Gin and tonic is nearly as simple as a cocktail gets. Put ice in a glass. Add gin and tonic water, to taste. Optionally, garnish with a lime or lemon wedge. The simplicity of its recipe suggests that it was inevitable, as if someone accidentally mixed two ingredients only to find that they complemented each other so nicely — and then, that happy accident caught on. Not so the case with gin and tonic: it’s a byproduct of malaria.
Yes, malaria. But for the disease, gin and tonic may have never been invented.
Centuries ago, the Quechua people of Peru discovered that the bark of the cinchona tree native to the area had medicinal effects — specifically, it reduced shivering caused by low temperatures. Over time, this caught the attention of Westerners living in the area, and of specific note, of a Jesuit apothecary named Agostino Salumbrino. Salumbrino used the bark to treat malaria-induced shivers and discovered that the cinchona bark did more than relieve the chills — it also was effective as a prophylactic against malaria itself. That anti-malarial chemical compound is now known as quinine.
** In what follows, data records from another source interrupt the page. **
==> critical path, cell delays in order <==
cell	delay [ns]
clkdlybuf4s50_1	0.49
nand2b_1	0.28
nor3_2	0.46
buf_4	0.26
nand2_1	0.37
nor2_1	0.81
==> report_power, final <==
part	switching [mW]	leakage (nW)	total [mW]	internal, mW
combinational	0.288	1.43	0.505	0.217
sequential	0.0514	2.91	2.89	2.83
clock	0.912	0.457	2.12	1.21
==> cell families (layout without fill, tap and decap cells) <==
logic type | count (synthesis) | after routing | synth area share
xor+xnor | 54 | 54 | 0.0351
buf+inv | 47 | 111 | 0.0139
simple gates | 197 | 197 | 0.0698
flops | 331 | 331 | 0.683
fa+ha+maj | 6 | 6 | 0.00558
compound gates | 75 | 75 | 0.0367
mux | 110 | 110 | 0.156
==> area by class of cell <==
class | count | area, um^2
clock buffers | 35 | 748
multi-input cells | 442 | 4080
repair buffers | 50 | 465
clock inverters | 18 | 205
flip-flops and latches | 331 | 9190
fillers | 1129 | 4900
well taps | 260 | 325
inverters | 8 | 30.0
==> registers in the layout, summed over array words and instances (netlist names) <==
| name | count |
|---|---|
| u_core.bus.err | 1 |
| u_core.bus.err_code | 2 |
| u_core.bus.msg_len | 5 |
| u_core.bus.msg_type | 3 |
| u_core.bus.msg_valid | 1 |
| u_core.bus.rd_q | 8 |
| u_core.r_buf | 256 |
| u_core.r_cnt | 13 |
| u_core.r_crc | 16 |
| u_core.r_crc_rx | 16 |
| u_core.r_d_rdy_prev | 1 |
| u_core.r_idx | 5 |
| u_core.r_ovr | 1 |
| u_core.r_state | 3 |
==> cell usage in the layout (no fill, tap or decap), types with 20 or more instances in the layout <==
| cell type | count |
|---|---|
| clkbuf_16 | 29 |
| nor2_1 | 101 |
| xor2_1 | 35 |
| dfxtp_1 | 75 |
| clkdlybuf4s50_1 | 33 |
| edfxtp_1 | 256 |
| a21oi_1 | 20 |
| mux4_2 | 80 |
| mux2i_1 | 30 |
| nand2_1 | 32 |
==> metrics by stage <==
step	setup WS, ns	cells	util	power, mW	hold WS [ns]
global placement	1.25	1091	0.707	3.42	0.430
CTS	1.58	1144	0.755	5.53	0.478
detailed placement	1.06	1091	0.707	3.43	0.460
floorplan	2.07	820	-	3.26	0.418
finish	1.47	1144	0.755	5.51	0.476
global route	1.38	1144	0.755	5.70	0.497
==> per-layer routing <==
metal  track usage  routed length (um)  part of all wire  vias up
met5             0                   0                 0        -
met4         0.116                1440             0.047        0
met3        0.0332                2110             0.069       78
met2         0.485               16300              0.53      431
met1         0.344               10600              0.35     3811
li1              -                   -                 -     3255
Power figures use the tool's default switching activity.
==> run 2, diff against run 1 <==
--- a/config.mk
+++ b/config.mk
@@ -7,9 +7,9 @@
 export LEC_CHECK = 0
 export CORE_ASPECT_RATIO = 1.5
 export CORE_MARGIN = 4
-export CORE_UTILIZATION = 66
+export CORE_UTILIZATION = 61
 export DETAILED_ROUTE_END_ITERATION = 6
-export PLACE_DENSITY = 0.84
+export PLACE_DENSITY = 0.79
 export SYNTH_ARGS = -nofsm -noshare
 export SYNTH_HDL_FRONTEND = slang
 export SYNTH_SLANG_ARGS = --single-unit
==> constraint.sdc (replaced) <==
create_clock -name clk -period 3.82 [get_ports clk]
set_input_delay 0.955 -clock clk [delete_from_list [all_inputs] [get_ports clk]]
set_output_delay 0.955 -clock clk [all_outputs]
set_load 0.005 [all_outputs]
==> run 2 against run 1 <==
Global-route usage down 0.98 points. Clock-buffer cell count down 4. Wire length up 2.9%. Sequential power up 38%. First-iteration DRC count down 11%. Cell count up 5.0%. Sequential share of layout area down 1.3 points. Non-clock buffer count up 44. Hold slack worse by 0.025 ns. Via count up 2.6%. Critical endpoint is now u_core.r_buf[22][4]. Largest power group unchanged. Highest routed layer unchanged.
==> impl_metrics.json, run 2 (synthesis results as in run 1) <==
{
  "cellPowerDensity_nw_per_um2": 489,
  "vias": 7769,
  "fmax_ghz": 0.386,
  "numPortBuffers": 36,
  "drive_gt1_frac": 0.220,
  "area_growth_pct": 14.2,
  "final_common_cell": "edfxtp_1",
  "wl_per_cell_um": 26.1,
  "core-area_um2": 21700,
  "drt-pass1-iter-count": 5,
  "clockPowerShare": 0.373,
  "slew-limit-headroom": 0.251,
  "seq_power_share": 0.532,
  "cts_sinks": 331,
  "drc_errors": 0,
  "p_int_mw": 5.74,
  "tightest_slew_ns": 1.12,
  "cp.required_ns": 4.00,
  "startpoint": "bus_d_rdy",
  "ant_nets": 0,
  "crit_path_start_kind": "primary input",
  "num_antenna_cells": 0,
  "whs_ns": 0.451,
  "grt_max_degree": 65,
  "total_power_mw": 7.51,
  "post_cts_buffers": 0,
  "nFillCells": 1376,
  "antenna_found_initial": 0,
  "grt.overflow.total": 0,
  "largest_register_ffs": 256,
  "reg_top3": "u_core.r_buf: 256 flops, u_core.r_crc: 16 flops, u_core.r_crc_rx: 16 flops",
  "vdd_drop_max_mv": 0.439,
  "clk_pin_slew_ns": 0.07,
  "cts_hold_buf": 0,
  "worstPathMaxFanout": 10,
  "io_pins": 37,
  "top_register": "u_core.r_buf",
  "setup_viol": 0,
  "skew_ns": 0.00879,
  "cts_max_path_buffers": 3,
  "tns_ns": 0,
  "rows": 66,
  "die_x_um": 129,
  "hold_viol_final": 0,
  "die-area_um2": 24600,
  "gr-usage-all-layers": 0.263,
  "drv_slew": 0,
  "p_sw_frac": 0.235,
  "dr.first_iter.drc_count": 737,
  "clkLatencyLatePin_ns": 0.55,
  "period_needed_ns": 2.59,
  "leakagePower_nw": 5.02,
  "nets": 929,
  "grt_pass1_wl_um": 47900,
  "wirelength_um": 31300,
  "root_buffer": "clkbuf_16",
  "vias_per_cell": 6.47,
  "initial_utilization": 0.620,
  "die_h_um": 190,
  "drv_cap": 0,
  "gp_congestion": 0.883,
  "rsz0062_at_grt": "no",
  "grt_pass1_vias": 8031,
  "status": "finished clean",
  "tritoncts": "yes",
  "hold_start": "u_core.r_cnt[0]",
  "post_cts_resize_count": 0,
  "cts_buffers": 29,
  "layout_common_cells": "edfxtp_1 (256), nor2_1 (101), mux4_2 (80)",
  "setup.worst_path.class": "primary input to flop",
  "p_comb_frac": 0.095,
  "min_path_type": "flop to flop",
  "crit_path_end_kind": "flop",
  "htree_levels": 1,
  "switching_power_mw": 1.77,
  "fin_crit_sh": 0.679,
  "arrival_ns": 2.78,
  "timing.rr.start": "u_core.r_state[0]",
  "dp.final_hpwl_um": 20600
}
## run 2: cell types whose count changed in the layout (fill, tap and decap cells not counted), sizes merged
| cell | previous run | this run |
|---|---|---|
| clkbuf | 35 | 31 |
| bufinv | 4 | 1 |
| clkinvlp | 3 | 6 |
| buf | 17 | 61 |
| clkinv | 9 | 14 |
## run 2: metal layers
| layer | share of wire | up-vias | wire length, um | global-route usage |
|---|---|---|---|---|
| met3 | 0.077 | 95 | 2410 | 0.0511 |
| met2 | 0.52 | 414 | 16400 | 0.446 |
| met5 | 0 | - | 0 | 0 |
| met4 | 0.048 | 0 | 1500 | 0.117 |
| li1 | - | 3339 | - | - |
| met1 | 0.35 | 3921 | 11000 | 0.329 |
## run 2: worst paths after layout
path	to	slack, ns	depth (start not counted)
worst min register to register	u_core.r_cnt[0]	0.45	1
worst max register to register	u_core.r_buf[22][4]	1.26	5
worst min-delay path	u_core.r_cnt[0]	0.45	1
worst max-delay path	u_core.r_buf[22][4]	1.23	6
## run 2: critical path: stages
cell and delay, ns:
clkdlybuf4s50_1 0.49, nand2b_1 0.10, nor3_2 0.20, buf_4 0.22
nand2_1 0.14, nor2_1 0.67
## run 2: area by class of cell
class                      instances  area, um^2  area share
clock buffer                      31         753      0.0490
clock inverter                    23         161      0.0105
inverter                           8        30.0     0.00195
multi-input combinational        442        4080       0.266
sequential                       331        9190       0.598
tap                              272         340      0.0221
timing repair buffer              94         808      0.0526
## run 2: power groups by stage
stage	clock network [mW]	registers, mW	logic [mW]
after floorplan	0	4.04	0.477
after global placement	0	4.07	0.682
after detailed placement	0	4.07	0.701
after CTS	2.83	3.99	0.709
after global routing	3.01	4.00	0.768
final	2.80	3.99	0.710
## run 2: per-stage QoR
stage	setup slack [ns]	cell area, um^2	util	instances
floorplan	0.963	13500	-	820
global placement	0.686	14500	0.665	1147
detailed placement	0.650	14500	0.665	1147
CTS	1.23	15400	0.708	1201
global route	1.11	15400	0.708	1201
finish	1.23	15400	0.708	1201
<file path="config.mk">
export PLATFORM = sky130hd
export DESIGN_NAME = rom_loader
export DESIGN_NICKNAME = d
export VERILOG_FILES = /design/src/rtl/rom_loader_pkg.sv /design/src/rtl/rom_loader_timer.sv /design/src/rtl/rom_loader.sv
export SDC_FILE = /design/constraint.sdc
export NUM_CORES = 1
export LEC_CHECK = 0
export BUFFER_PORTS_ARGS = -buffer_cell sky130_fd_sc_hd__buf_4
export CAP_MARGIN = 20
export CORE_UTILIZATION = 58
export DETAILED_ROUTE_END_ITERATION = 8
export PLACE_DENSITY = 0.78
export SYNTH_ARGS = -nofsm -noshare
export SYNTH_HDL_FRONTEND = slang
export SYNTH_HIERARCHICAL = 1
export SYNTH_SLANG_ARGS = --single-unit
</file>
<file path="constraint.sdc">
create_clock -name CLK -period 7.4 [get_ports CLK]
set_input_delay 1.48 -clock CLK [delete_from_list [all_inputs] [get_ports CLK]]
set_output_delay 1.48 -clock CLK [all_outputs]
set_load 0.02 [all_outputs]
</file>
<file path="src/rtl/rom_loader_pkg.sv">
// Shared types and constants for the Hack ROM loader: FSM state encoding,
// host command bytes and reply bytes.
package rom_loader_pkg;

  typedef enum logic [3:0] {
    ST_IDLE    = 4'd0,
    ST_CNT_HI  = 4'd1,
    ST_CNT_LO  = 4'd2,
    ST_DAT_HI  = 4'd3,
    ST_DAT_LO  = 4'd4,
    ST_WRITE   = 4'd5,
    ST_CHK     = 4'd6,
    ST_TX      = 4'd7,
    ST_TX_WAIT = 4'd8,
    ST_DRAIN   = 4'd9
  } state_t;

  localparam logic [7:0] DEF_CMD_LOAD = 8'h4C;
  localparam logic [7:0] DEF_CMD_RUN  = 8'h52;
  localparam logic [7:0] DEF_CMD_STOP = 8'h53;
  localparam logic [7:0] DEF_RSP_OK   = 8'h4B;
  localparam logic [7:0] DEF_RSP_ERR  = 8'h45;

  // States in which the inter-byte timer is counting.
  function automatic logic is_timed(input state_t s);
    return (s == ST_CNT_HI) || (s == ST_CNT_LO) || (s == ST_DAT_HI) ||
           (s == ST_DAT_LO) || (s == ST_WRITE)  || (s == ST_CHK)    ||
           (s == ST_DRAIN);
  endfunction

endpackage

</file>
<file path="src/rtl/rom_loader_timer.sv">
// Inter-byte timeout: reloads on restart, counts down while running and
// flags the cycle in which TIMEOUT_CYCLES idle cycles have elapsed.
module loader_timer #(
  parameter int TIMEOUT_CYCLES = 10_000_000
) (
  input  logic CLK,
  input  logic i_reset_n,
  input  logic i_restart,
  input  logic i_run,
  output logic o_expired
);

  localparam int TW = $clog2(TIMEOUT_CYCLES + 1);

  logic [TW-1:0] remaining;

  always_ff @(posedge CLK or negedge i_reset_n) begin
    if (!i_reset_n) begin
      remaining <= '0;
    end else if (i_restart) begin
      remaining <= TW'(TIMEOUT_CYCLES);
    end else if (i_run && remaining != '0) begin
      remaining <= remaining - TW'(1);
    end
  end

  // Fires on the last idle cycle so the owner reacts on that same edge.
  assign o_expired = i_run && !i_restart && (remaining == TW'(1));

endmodule

</file>
<file path="src/rtl/rom_loader.sv">
// UART-driven loader for the Hack program ROM plus CPU run/stop control.
// Define ROM_LOADER_CHECKSUM_EN to require a trailing 8-bit sum byte per load.
module rom_loader
  import rom_loader_pkg::*;
#(
  parameter int         ROM_DEPTH      = 256,
  parameter int         TIMEOUT_CYCLES = 10_000_000,
  parameter logic [7:0] CMD_LOAD       = DEF_CMD_LOAD,
  parameter logic [7:0] CMD_RUN        = DEF_CMD_RUN,
  parameter logic [7:0] CMD_STOP       = DEF_CMD_STOP,
  parameter logic [7:0] RSP_OK         = DEF_RSP_OK,
  parameter logic [7:0] RSP_ERR        = DEF_RSP_ERR
) (
  input  logic        CLK,
  input  logic        i_reset_n,
  input  logic [7:0]  i_UART_byte,
  input  logic        i_UART_byte_ready,
  output logic [7:0]  o_UART_byte,
  output logic        o_UART_byte_ready,
  input  logic        i_UART_byte_sent,
  output logic [15:0] o_ROM_addr,
  output logic [15:0] o_ROM_data,
  output logic        o_ROM_write,
  output logic        o_mode,
  output logic        o_busy,
  output logic [3:0]  o_dbg_state
);

  // Handshakes: i_UART_byte_ready and i_UART_byte_sent are single-cycle
  // pulses with no back-pressure; o_UART_byte_ready pulses once per reply and
  // o_UART_byte is held until the matching i_UART_byte_sent.

  localparam logic [16:0] DEPTH_W = 17'(ROM_DEPTH);

  state_t      state;
  logic [7:0]  cnt_hi;
  logic [7:0]  dat_hi;
  logic [7:0]  hold_byte;
  logic        hold_valid;
  logic        drain_after;
  logic [15:0] n_words;
  logic [15:0] idx;
  logic [15:0] idx_next;
  logic [15:0] cnt_word;
  logic        cmd_valid;
  logic [7:0]  cmd_byte;
  logic        tmr_run;
  logic        tmr_restart;
  logic        tmr_expired;
  logic        chk_ok;

`ifdef ROM_LOADER_CHECKSUM_EN
  localparam logic CHK_EN = 1'b1;
  logic [7:0] sum;

  always_ff @(posedge CLK or negedge i_reset_n) begin
    if (!i_reset_n) begin
      sum <= '0;
    end else if (state == ST_IDLE) begin
      sum <= '0;
    end else if (i_UART_byte_ready &&
                 (state == ST_CNT_HI || state == ST_CNT_LO ||
                  state == ST_DAT_HI || state == ST_DAT_LO)) begin
      sum <= sum + i_UART_byte;
    end
  end

  assign chk_ok = (i_UART_byte == sum);
`else
  localparam logic CHK_EN = 1'b0;
  assign chk_ok = 1'b0;
`endif

  assign tmr_run     = is_timed(state);
  assign tmr_restart = i_UART_byte_ready || !tmr_run;

  loader_timer #(
    .TIMEOUT_CYCLES(TIMEOUT_CYCLES)
  ) u_timer (
    .CLK       (CLK),
    .i_reset_n (i_reset_n),
    .i_restart (tmr_restart),
    .i_run     (tmr_run),
    .o_expired (tmr_expired)
  );

  // A byte parked during a reply takes priority over a fresh one in IDLE.
  assign cmd_valid = hold_valid || i_UART_byte_ready;
  assign cmd_byte  = hold_valid ? hold_byte : i_UART_byte;
  assign cnt_word  = {cnt_hi, i_UART_byte};
  assign idx_next  = idx + 16'd1;

  assign o_busy      = (state != ST_IDLE);
  assign o_dbg_state = state;

  always_ff @(posedge CLK or negedge i_reset_n) begin
    if (!i_reset_n) begin
      state             <= ST_IDLE;
      cnt_hi            <= '0;
      dat_hi            <= '0;
      hold_byte         <= '0;
      hold_valid        <= 1'b0;
      drain_after       <= 1'b0;
      n_words           <= '0;
      idx               <= '0;
      o_UART_byte       <= '0;
      o_UART_byte_ready <= 1'b0;
      o_ROM_addr        <= '0;
      o_ROM_data        <= '0;
      o_ROM_write       <= 1'b0;
      o_mode            <= 1'b0;
    end else begin
      o_UART_byte_ready <= 1'b0;
      o_ROM_write       <= 1'b0;
      case (state)
        ST_IDLE: begin
          if (hold_valid) begin
            hold_valid <= i_UART_byte_ready;
            if (i_UART_byte_ready) hold_byte <= i_UART_byte;
          end
          if (cmd_valid) begin
            if (cmd_byte == CMD_LOAD) begin
              o_mode      <= 1'b0;
              idx         <= '0;
              drain_after <= 1'b0;
              state       <= ST_CNT_HI;
            end else if (cmd_byte == CMD_RUN) begin
              o_mode            <= 1'b1;
              o_UART_byte       <= RSP_OK;
              o_UART_byte_ready <= 1'b1;
              state             <= ST_TX;
            end else if (cmd_byte == CMD_STOP) begin
              o_mode            <= 1'b0;
              o_UART_byte       <= RSP_OK;
              o_UART_byte_ready <= 1'b1;
              state             <= ST_TX;
            end
          end
        end
        ST_CNT_HI: begin
          if (i_UART_byte_ready) begin
            cnt_hi <= i_UART_byte;
            state  <= ST_CNT_LO;
          end else if (tmr_expired) begin
            o_UART_byte       <= RSP_ERR;
            o_UART_byte_ready <= 1'b1;
            state             <= ST_TX;
          end
        end
        ST_CNT_LO: begin
          if (i_UART_byte_ready) begin
            n_words <= cnt_word;
            if (cnt_word == 16'd0) begin
              if (CHK_EN) begin
                state <= ST_CHK;
              end else begin
                o_UART_byte       <= RSP_OK;
                o_UART_byte_ready <= 1'b1;
                state             <= ST_TX;
              end
            end else if ({1'b0, cnt_word} > DEPTH_W) begin
              o_UART_byte       <= RSP_ERR;
              o_UART_byte_ready <= 1'b1;
              drain_after       <= 1'b1;
              state             <= ST_TX;
            end else begin
              state <= ST_DAT_HI;
            end
          end else if (tmr_expired) begin
            o_UART_byte       <= RSP_ERR;
            o_UART_byte_ready <= 1'b1;
            state             <= ST_TX;
          end
        end
        ST_DAT_HI: begin
          if (i_UART_byte_ready) begin
            dat_hi <= i_UART_byte;
            state  <= ST_DAT_LO;
          end else if (tmr_expired) begin
            o_UART_byte       <= RSP_ERR;
            o_UART_byte_ready <= 1'b1;
            state             <= ST_TX;
          end
        end
        ST_DAT_LO: begin
          if (i_UART_byte_ready) begin
            o_ROM_write <= 1'b1;
            o_ROM_addr  <= idx;
            o_ROM_data  <= {dat_hi, i_UART_byte};
            state       <= ST_WRITE;
          end else if (tmr_expired) begin
            o_UART_byte       <= RSP_ERR;
            o_UART_byte_ready <= 1'b1;
            state             <= ST_TX;
          end
        end
        ST_WRITE: begin
          idx <= idx_next;
          if (idx_next == n_words) begin
            if (CHK_EN) begin
              state <= ST_CHK;
            end else begin
              o_UART_byte       <= RSP_OK;
              o_UART_byte_ready <= 1'b1;
              state             <= ST_TX;
            end
          end else begin
            state <= ST_DAT_HI;
          end
        end
        ST_CHK: begin
          if (i_UART_byte_ready || tmr_expired) begin
            o_UART_byte       <= (i_UART_byte_ready && chk_ok) ? RSP_OK : RSP_ERR;
            o_UART_byte_ready <= 1'b1;
            state             <= ST_TX;
          end
        end
        ST_TX, ST_TX_WAIT: begin
          // Bytes heading into DRAIN are garbage from the rejected frame.
          if (i_UART_byte_ready && !drain_after) begin
            hold_byte  <= i_UART_byte;
            hold_valid <= 1'b1;
          end
          if (state == ST_TX) begin
            state <= ST_TX_WAIT;
          end else if (i_UART_byte_sent) begin
            state <= drain_after ? ST_DRAIN : ST_IDLE;
          end
        end
        ST_DRAIN: begin
          if (tmr_expired) begin
            drain_after <= 1'b0;
            state       <= ST_IDLE;
          end
        end
        default: state <= ST_IDLE;
      endcase
    end
  end

endmodule
</file>
==> qor.txt <==
Min-Delay Path Class = reg2reg
Layout Nets = 708
Non-Filler Instances = 845
asr flop ratio synth = 1.00
initial antenna violation count = 0
Root Buffer = clkbuf_16
vias in the first global route = 4979
largest net degree at the start of global routing = 78
Max clock buf depth = 2
final clock skew = 10.6 ps
maximum VDD drop = 0.286 mV
DR vias = 5183
max_slew headroom = 0.375
count of hold buffers inserted by post-cts repair = 0
CP required = 7700 ps
final wirelength = 14800 um
drt pass-1 iters = 5
clock-pin transition on the worst setup and hold timing paths = 60 ps
Startpoint Class = flop
number of DRC markers in iteration 0 = 251
placer congestion estimate = 0.863
TritonCTS buffer count = 17
CP Capture Type = flop
Ys Warns = 6
Cell Rows = 38
CTS tree = built
vias per cell = 6.13
post-route ant nets = 0
total grt overflow = 0
commonest cells after routing, fill and taps aside = 129 x dfrtp_1, 65 x mux2_2, 62 x nand2_1, 62 x buf_4, 49 x nor2_1
I/O Pins = 60
status = finished clean
Tcrit/Tclk final = 0.651
Die H = 109 um
Final WS setup = 2580 ps
syn_area_per_cell = 10.3 um2
PwrDens = 453 nW/um2
register area share after synthesis = 0.490
critical path fanouts, max = 30
Synth cell types = 67
post-route minimum period = 4820 ps
syn_nets = 657
reg2reg setup slack = 2580 ps
Cell Area, Synth = 6590 um2
Gate Count Post-Synth = 641
Slew Viols, Final = 0
DPL Wire Length = 10100 um
die area = 11800 um2
Starting Density = 0.602
proportion of layout cells with a drive suffix above 1 = 0.251
Slew @ Worst Pin = 935 ps
first-pass GRT wire length = 24600 um
unrepaired setup endpoints after global routing = no
final-report setup violation count = 0
Core Area = 10900 um2
Layout area overhead = 17.5%
H-tree levels = 4
dpl ws = 2590 ps
Crit Path Class = reg2reg
DRC Markers = 0
Post-synth EDFFs = 0
register bit total from synthesis = 129
clk_lat worst skew = 420 ps
final hold vios = 0
Sink Count = 129
most common cell after layout, fill and taps aside = dfrtp_1
Antenna Cells = 0
postcts setup bufs = 0
WL/cell = 17.5 um
TNS Setup = 0 ps
P_leak = 3.28 nW
Post-synth top flop = dfrtp_1
FMAX = 0.208 GHz
IO buf count = 59
post-cts sizing count = 0
max-cap violations = 0
placed cells = 812
GRT Total Usage = 0.274
CP arrival = 5110 ps
Die X-Extent = 109 um
-- registers in the layout, summed over array words and instances, names as in the netlist --
| name | flops |
|---|---|
| cnt_hi | 8 |
| dat_hi | 8 |
| drain_after | 1 |
| hold_byte | 8 |
| hold_valid | 1 |
| idx | 16 |
| n_words | 16 |
| o_ROM_addr | 16 |
| o_ROM_data | 16 |
| o_ROM_write | 1 |
| o_UART_byte | 8 |
| o_UART_byte_ready | 1 |
| o_dbg_state | 4 |
| o_mode | 1 |
| u_timer/remaining | 24 |
-- where the power goes --
| group | leakage [nW] | internal (mW) | switching [mW] |
|---|---|---|---|
| registers | 1.60 | 0.988 | 0.305 |
| logic | 1.39 | 0.637 | 0.738 |
| clock network | 0.289 | 0.534 | 0.305 |
-- worst max-delay path, cell delays in order, from the launching register on --
cell and delay [ps]:
dfrtp_1 770, nor3_1 260, a221oi_1 590, nand2_1 700
or4bb_1 690, nor4_1 210, buf_4 230, inv_1 80
a31oi_1 250, a21o_1 150, o2111ai_1 130, a21oi_1 280
mux2_2 370
-- area by class of cell --
class,instances,area [um2]
Multi-Input combinational cell,468,3190
Sequential cell,129,3230
Fill cell,801,3190
Tap cell,140,175
Clock inverter,10,126
Inverter,13,48.8
Timing Repair Buffer,63,493
Clock buffer,22,484
-- metal layers --
layer | routed length, um | global-route usage
met1 | 6640 | 0.366
met2 | 7210 | 0.442
met3 | 607 | 0.0524
met4 | 304 | 0.108
met5 | 0 | 0
-- final timing paths --
kind,start,to,depth (start not counted)
worst max-delay path,o_dbg_state[1],o_UART_byte[2],12
worst min-delay path,dat_hi[0],o_ROM_data[8],2
worst max register to register,o_dbg_state[1],o_UART_byte[2],12
worst min register to register,dat_hi[0],o_ROM_data[8],2
max in group asynchronous,i_reset_n,idx[12],3
min in group asynchronous,i_reset_n,idx[7],1
-- cells in the mapped netlist, drive strengths merged, types with 6 or more instances --
cell    count  share of area
mux2       65           0.11
nor4       22          0.025
and3        8         0.0078
nand2b      6         0.0068
nor2       50          0.029
a21oi      25          0.019
dfrtp     129           0.49
nor3       19          0.014
o21ai      43          0.033
and2        6         0.0057
xor2       13          0.017
inv        11         0.0063
nand4       7         0.0089
o211ai      6         0.0068
clkbuf     26          0.015
nand2      62          0.035
xnor2      20          0.027
o31ai      11          0.013
or3        15          0.014
nand3      12         0.0099
nor2b       9         0.0085
or4        10          0.013
-- cell families (layout without fill, tap and decap cells) --
group | after synthesis | count (layout) | share of synthesized area
buf+inv | 44 | 108 | 0.0262
compound gates | 120 | 120 | 0.116
flops | 129 | 129 | 0.490
simple gates | 241 | 241 | 0.198
fa+ha+maj | 4 | 4 | 0.00760
mux | 70 | 70 | 0.119
xor+xnor | 33 | 33 | 0.0439
-- through the flow --
stage	hold WS [ps]	power [mW]	util	instance area (um2)
after floorplan	433	2.23	-	6590
after global placement	444	2.60	0.650	7100
after detailed placement	457	2.66	0.650	7100
after CTS	470	3.52	0.705	7710
after global routing	484	3.73	0.708	7740
final	470	3.51	0.708	7740
Power figures use the tool's default switching activity.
Quinine’s downside is its taste. It is very bitter and, therefore, hard to ingest in and of itself. So the Quechuas and, later, Europeans, blended it with sweetened water, giving us what we now call tonic water, such as the product pictured above. This helped, but in many cases, was not enough. In the 18th century, in British-controlled India, colonials further mixed tonic water — with gin. The two tastes complemented each other well enough to not only make drinking the anti-malarial sufferable, but also to give tonic water a market long after more effective medicines were developed.
Today, quinine is regulated in the U.S. by the Food and Drug Administration, and is allowed for non-medicinal purposes, such as in tonic water, in limited amounts.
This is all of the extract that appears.